SBE is doubling down on Philadelphia at a time when the
number of visitors has reached new highs. Visit Philadelphia, the local
tourism-promotion agency, reported Dec. 22 that Center City hotel occupancy in
2015 was projected to hit a record 77.4 percent.
Other relatively new Philadelphia entrants include San
Francisco-based Kimpton, which opened the Monaco near Independence Hall three
years after unveiling the Palomar close to Rittenhouse Square in 2009.
Those hotels avoid direct competition by serving
different parts of the city, said Peter Tyson, a senior vice president at PKF
Consulting/CBRE Hotels.
A third Kimpton was proposed by Miami's Peebles Corp. in
that company's winning 2014 bid to redevelop the Family Court building at 1801
Vine St.
Peebles and Kimpton, which has since been acquired by
InterContinental Hotels Group, did not return phone messages seeking an update
on those plans. Peebles' October application for tax credits to restore the
historic court building makes no apparent mention of Kimpton and notes that the
filings will be updated "once a hotel operator is secured."

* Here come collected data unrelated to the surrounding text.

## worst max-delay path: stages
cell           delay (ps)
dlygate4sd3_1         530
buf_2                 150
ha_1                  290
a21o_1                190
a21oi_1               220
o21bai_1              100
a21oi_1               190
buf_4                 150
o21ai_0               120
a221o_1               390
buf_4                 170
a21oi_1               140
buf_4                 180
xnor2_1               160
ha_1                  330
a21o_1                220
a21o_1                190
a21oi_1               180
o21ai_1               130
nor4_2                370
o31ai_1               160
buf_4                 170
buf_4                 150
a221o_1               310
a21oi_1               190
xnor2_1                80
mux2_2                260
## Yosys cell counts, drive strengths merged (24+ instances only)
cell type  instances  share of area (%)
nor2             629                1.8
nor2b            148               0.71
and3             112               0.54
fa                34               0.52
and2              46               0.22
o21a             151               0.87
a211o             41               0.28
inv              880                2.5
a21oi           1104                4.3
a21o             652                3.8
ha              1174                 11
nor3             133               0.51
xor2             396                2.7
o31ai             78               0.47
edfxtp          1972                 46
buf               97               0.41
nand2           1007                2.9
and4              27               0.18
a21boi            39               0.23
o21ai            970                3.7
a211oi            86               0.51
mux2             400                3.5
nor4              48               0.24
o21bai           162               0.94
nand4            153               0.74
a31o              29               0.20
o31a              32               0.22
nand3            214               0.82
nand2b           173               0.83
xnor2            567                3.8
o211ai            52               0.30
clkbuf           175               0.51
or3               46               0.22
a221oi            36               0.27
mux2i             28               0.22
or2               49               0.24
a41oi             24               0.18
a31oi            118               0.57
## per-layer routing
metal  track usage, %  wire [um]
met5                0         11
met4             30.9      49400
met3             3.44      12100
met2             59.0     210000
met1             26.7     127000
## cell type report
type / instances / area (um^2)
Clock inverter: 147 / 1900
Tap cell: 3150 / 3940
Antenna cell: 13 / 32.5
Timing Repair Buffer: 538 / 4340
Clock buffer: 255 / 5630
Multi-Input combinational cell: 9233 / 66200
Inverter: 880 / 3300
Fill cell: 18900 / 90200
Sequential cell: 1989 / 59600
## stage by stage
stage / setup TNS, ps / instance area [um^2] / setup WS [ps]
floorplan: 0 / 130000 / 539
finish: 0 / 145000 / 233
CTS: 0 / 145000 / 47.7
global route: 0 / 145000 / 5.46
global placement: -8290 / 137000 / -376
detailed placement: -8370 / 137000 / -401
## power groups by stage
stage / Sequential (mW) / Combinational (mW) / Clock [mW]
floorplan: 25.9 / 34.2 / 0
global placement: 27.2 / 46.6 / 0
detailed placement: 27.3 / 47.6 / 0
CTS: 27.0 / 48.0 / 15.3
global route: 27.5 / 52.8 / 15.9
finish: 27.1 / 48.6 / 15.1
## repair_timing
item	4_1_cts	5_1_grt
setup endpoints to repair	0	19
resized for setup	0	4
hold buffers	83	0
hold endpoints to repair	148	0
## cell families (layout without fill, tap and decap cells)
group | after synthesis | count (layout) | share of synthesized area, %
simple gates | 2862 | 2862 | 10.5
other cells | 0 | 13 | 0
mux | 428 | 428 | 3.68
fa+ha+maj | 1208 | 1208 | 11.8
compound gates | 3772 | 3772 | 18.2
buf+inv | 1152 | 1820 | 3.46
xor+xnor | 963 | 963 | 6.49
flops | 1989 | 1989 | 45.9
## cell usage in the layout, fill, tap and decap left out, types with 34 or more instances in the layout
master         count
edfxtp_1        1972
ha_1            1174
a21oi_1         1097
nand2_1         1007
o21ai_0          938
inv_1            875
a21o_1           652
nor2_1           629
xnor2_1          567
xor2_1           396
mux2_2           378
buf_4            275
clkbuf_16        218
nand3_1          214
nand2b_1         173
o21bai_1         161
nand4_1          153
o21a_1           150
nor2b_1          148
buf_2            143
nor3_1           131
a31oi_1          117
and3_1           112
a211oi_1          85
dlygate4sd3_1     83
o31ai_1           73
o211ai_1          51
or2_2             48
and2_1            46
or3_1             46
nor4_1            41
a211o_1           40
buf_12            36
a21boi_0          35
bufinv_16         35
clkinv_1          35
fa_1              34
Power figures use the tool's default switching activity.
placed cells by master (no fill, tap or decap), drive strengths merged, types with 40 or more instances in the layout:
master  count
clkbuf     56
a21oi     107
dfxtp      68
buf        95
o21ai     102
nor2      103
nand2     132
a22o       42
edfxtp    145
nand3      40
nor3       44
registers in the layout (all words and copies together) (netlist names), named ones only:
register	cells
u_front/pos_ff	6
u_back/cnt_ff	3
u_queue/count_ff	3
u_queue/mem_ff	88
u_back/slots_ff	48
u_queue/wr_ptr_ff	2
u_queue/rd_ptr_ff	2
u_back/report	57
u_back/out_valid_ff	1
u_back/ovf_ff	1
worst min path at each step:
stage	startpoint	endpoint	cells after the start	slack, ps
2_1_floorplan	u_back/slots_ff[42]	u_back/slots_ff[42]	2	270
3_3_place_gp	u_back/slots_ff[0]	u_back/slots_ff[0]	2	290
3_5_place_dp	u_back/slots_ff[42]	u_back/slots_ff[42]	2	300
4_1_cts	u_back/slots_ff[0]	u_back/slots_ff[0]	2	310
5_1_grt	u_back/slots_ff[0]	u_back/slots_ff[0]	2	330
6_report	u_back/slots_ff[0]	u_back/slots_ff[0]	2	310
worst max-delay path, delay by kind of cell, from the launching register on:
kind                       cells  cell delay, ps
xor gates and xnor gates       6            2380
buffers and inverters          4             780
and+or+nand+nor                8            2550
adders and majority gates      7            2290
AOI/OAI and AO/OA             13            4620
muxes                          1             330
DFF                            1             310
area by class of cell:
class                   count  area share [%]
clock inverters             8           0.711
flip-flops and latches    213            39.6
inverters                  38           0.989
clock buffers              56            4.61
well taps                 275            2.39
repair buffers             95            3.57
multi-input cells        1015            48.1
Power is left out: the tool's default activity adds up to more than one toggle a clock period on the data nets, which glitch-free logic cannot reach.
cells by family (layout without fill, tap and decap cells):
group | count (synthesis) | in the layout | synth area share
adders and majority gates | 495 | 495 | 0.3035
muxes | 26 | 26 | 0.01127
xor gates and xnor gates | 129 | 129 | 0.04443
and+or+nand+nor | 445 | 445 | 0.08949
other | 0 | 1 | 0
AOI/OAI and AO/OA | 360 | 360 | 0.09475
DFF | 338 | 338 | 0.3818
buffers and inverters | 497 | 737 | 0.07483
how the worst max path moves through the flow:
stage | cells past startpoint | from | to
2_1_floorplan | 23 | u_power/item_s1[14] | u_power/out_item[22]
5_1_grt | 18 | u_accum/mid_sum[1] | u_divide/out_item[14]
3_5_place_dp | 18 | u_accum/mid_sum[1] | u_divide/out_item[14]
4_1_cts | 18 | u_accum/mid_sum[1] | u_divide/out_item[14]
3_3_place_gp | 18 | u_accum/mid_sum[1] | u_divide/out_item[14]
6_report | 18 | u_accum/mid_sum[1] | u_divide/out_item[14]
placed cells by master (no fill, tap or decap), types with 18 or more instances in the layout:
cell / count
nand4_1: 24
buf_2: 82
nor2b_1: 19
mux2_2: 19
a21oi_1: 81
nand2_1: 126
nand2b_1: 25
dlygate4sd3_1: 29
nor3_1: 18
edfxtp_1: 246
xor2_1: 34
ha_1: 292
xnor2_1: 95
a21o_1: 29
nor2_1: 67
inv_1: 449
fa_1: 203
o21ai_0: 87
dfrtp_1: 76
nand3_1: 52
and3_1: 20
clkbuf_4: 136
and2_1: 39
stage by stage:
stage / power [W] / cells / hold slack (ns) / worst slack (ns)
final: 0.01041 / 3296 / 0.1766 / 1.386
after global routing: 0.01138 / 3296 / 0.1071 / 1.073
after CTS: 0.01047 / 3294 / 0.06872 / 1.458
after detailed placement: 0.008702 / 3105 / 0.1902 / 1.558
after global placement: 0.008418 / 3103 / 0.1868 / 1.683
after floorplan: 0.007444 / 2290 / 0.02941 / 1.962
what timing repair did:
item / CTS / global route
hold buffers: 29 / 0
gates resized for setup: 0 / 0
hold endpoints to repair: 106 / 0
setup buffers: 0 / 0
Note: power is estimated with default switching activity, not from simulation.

Denver-based Sage Hospitality may also expand in
Philadelphia after opening its first hotel here, the Logan, last month, said
Peter Karpinski, operations chief of Sage's restaurant affiliate.
"We want to open up in certain marketplaces,"
he said. "Then we want to cluster in those marketplaces."
Such clustering is common for hotel companies, Tyson
said, since it allows human resources, accounting, and other administrative
staff to manage multiple properties easily, while giving operators more clout
when contracting with outside vendors.
It also gives sales teams more flexibility in booking
rooms for big events such as meetings and conferences, he said.
But they don't want to have too many of their own
properties in a tight geographic area, Tyson said, since "then they just
cannibalize each other."
Azarbarzin said SBE was aware of those dangers when it
designed the Hyde to "live next door" to SLS properties by assigning
it a different level of luxury.
Staying at Philadelphia's SLS, which is scheduled to open
in 2017, will cost $300 to $375 a night, about $50 or $60 more than the Hyde's
rates, he said.
The first three Hyde hotels are under construction in and
near Miami Beach, home to one of the three SLS properties now in operation.
Dranoff said he hopes to begin work in about a year on
the Philadelphia Hyde, which is being designed by BLT Architects and would
replace a parking structure made notorious by a 1997 collapse that killed a
passing judge.
The developer is under contract to buy the property from
the estate of real estate speculator Samuel Rappaport and is working to have
the parcel rezoned to permit the tower's height and density.
"Sam Nazarian had told me that they felt
Philadelphia could support a second brand, and they told me to keep my eyes
open," Dranoff said. "I did, and I found this site."